The problem: Reproduce exactly the lines below from the one containing "end else if (g <= 17) begin" through the one containing "nx[F_E +: 17] = (full[17]", including both, and nothing else.

Listed records:
+ + + +

Context: an optimization exercise on an open-source flow, tuned for small area, a short achievable clock period and few clock cycles per item. The choices shown serve that exercise and are no tape-out recipe. In this exercise RTL edits were held to simulation tests only and were not proved equivalent to the original.

==> flow/design.v <==
module lcr_ageing (
    input  wire         clk,
    input  wire         rst,           
    input  wire         in_valid,
    output wire         in_ready,
    input  wire [511:0] in_curve,      
    input  wire [15:0]  in_dose,       
    input  wire [15:0]  in_scale,      
    input  wire [15:0]  in_target,     
    input  wire         in_age,        
    output wire         out_valid,
    output wire [16:0]  out_e,         
    output wire [16:0]  out_a          
);
    localparam integer F_OE    = 0;      
    localparam integer F_EE    = 16;     
    localparam integer F_OD    = 32;     
    localparam integer F_ED    = 48;     
    localparam integer F_KODD  = 64;     
    localparam integer F_DOSE  = 65;     
    localparam integer F_S     = 81;     
    localparam integer F_T     = 97;     
    localparam integer F_AGE   = 113;    
    localparam integer F_EFF0  = 114;    
    localparam integer F_NEG   = 130;    
    localparam integer F_MAG   = 131;    
    localparam integer F_DD    = 147;    
    localparam integer F_SPAN  = 163;    
    localparam integer F_RL    = 179;    
    localparam integer F_ERAW  = 211;    
    localparam integer F_X     = 227;    
    localparam integer F_E     = 259;    
    localparam integer F_SAT   = 276;    
    localparam integer F_R2    = 277;    
    localparam integer F_Q2    = 294;    
    localparam integer F_A     = 310;    
    localparam integer W       = 327;
    localparam integer NSTEP   = 37;
    localparam [NSTEP-1:0] CUT = (37'd1 << 36) | (37'd1 << 30) | (37'd1 << 23) | (37'd1 << 18)
                               | (37'd1 << 11) | (37'd1 << 4);
    assign in_ready = 1'b1;
    wire [15:0] oe, ee, od, ed;
    wire        kodd;
    lcr_ageing_pick u_pick (.curve(in_curve), .dose(in_dose), .kodd(kodd),
                            .oe(oe), .ee(ee), .od(od), .ed(ed));
    reg  [W-1:0] st0;
    reg          v0;
    always @(posedge clk) begin
        if (rst) v0 <= 1'b0;
        else     v0 <= in_valid;
        st0 <= {W{1'b0}};
        st0[F_OE +: 16]   <= oe;
        st0[F_EE +: 16]   <= ee;
        st0[F_OD +: 16]   <= od;
        st0[F_ED +: 16]   <= ed;
        st0[F_KODD]       <= kodd;
        st0[F_DOSE +: 16] <= in_dose;
        st0[F_S +: 16]    <= in_scale;
        st0[F_T +: 16]    <= in_target;
        st0[F_AGE]        <= in_age;
    end
    wire [W-1:0] st [0:NSTEP];
    wire         vv [0:NSTEP];
    assign st[0] = st0;
    assign vv[0] = v0;
    genvar g;
    generate
        for (g = 0; g < NSTEP; g = g + 1) begin : step
            wire [W-1:0] sin = st[g];
            reg  [W-1:0] nx;
            reg  [15:0]  e0, d0, d1;
            reg  [16:0]  diff, t1;
            reg  [17:0]  full, up;
            reg          b;
            reg  [31:0]  ps, pc, pp, ns;
            integer      k;
            always @(*) begin
                nx   = sin;
                e0   = 16'd0; d0 = 16'd0; d1 = 16'd0;
                diff = 17'd0; t1 = 17'd0;
                full = 18'd0; up = 18'd0;
                b    = 1'b0;
                ps   = 32'd0; pc = 32'd0; pp = 32'd0; ns = 32'd0;
                if (g == 0) begin
                    diff = {1'b0, sin[F_OE +: 16]} - {1'b0, sin[F_EE +: 16]};
                    nx[F_MAG +: 16]  = (diff[15:0] ^ {16{diff[16]}}) + {15'd0, diff[16]};
                    nx[F_NEG]        = sin[F_KODD] ? (~diff[16] & (diff[15:0] != 16'd0)) : diff[16];
                    nx[F_EFF0 +: 16] = sin[F_KODD] ? sin[F_OE +: 16] : sin[F_EE +: 16];
                    d0 = sin[F_KODD] ? sin[F_OD +: 16] : sin[F_ED +: 16];
                    nx[F_DD +: 16]   = sin[F_DOSE +: 16] - d0;
                    d1 = sin[F_OD +: 16] - sin[F_ED +: 16];
                    nx[F_SPAN +: 16] = (d1 ^ {16{sin[F_KODD]}}) + {15'd0, sin[F_KODD]};
                    nx[F_OE +: 16]   = 16'd0;
                    nx[F_EE +: 16]   = 16'd0;
                    nx[F_OD +: 16]   = 16'd0;
                    nx[F_ED +: 16]   = 16'd0;
                    nx[F_KODD]       = 1'b0;
                    nx[F_DOSE +: 16] = 16'd0;
                end else if (g == 1 || g == 19) begin
                    for (k = 0; k < 16; k = k + 1) begin
                        if (g == 1) pp = {16'd0, sin[F_MAG +: 16] & {16{sin[F_DD + k]}}} << k;
                        else        pp = {16'd0, sin[F_ERAW +: 16] & {16{sin[F_S + k]}}} << k;
                        ns = ps ^ pc ^ pp;
                        pc = ((ps & pc) | (ps & pp) | (pc & pp)) << 1;
                        ps = ns;
                    end
                    if (g == 1) begin
                        nx[F_RL +: 32]  = ps + pc;
                        nx[F_MAG +: 16] = 16'd0;
                        nx[F_DD +: 16]  = 16'd0;
                    end else begin
                        nx[F_X +: 32]    = ps + pc;
                        nx[F_ERAW +: 16] = 16'd0;
                    end
                end else if (g <= 17) begin
                    t1 = {sin[F_RL + 16 +: 16], sin[F_RL + 15]} - {1'b0, sin[F_SPAN +: 16]};
                    nx[F_RL +: 32] = t1[16] ? {sin[F_RL +: 31], 1'b0} : {t1[15:0], sin[F_RL +: 15], 1'b1};
                    if (g == 17) nx[F_SPAN +: 16] = 16'd0;
                end else if (g == 18) begin
                    nx[F_ERAW +: 16] = sin[F_NEG] ? sin[F_EFF0 +: 16] - sin[F_RL +: 16] : sin[F_EFF0 +: 16] + sin[F_RL +: 16];
                    nx[F_EFF0 +: 16] = 16'd0;
                    nx[F_NEG]        = 1'b0;
                    nx[F_RL +: 32]   = 32'd0;
                end else if (g == 20) begin
                    up   = {1'b0, sin[F_X + 15 +: 17]} + {17'd0, |sin[F_X +: 15]};
                    full = 18'd32768 - {2'b00, sin[F_S +: 16]} + up;
                    nx[F_E +: 17] = (full[17] | (full == 18'd0)) ? 17'd1 : full[16:0];
                    nx[F_SAT]      = ~sin[F_AGE] | ({1'b0, sin[F_T +: 16]} >= nx[F_E +: 17]);
                    nx[F_R2 +: 17] = {1'b0, sin[F_T +: 16]};
                    nx[F_Q2 +: 16] = 16'd0;
                    nx[F_X +: 32]  = 32'd0;
                    nx[F_S +: 16]  = 16'd0;
                    nx[F_T +: 16]  = 16'd0;
                    nx[F_AGE]      = 1'b0;
                end else begin
                    full = {1'b0, sin[F_R2 +: 16], 1'b0} - {1'b0, sin[F_E +: 17]};
                    b    = full[17] & ~sin[F_R2 + 16];          
                    nx[F_R2 +: 17] = b ? {sin[F_R2 +: 16], 1'b0} : full[16:0];
                    nx[F_Q2 +: 16] = {sin[F_Q2 +: 15], ~b};
                    if (g == NSTEP - 1) begin
                        nx[F_A +: 17]  = sin[F_SAT] ? 17'd65536 : {1'b0, sin[F_Q2 +: 15], ~b};
                        nx[F_R2 +: 17] = 17'd0;
                        nx[F_Q2 +: 16] = 16'd0;
                        nx[F_SAT]      = 1'b0;
                    end
                end
            end
            if (CUT[g]) begin : cut
                reg [W-1:0] r;
                reg         v;
                always @(posedge clk) begin
                    if (rst) v <= 1'b0;
                    else     v <= vv[g];
                    r <= nx;
                end
                assign st[g+1] = r;
                assign vv[g+1] = v;
            end else begin : comb
                assign st[g+1] = nx;
                assign vv[g+1] = vv[g];
            end
        end
    endgenerate
    assign out_valid = vv[NSTEP];
    assign out_e     = st[NSTEP][F_E +: 17];
    assign out_a     = st[NSTEP][F_A +: 17];
endmodule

+ + + +

Expected answer:
                end else if (g <= 17) begin
                    t1 = {sin[F_RL + 16 +: 16], sin[F_RL + 15]} - {1'b0, sin[F_SPAN +: 16]};
                    nx[F_RL +: 32] = t1[16] ? {sin[F_RL +: 31], 1'b0} : {t1[15:0], sin[F_RL +: 15], 1'b1};
                    if (g == 17) nx[F_SPAN +: 16] = 16'd0;
                end else if (g == 18) begin
                    nx[F_ERAW +: 16] = sin[F_NEG] ? sin[F_EFF0 +: 16] - sin[F_RL +: 16] : sin[F_EFF0 +: 16] + sin[F_RL +: 16];
                    nx[F_EFF0 +: 16] = 16'd0;
                    nx[F_NEG]        = 1'b0;
                    nx[F_RL +: 32]   = 32'd0;
                end else if (g == 20) begin
                    up   = {1'b0, sin[F_X + 15 +: 17]} + {17'd0, |sin[F_X +: 15]};
                    full = 18'd32768 - {2'b00, sin[F_S +: 16]} + up;
                    nx[F_E +: 17] = (full[17] | (full == 18'd0)) ? 17'd1 : full[16:0];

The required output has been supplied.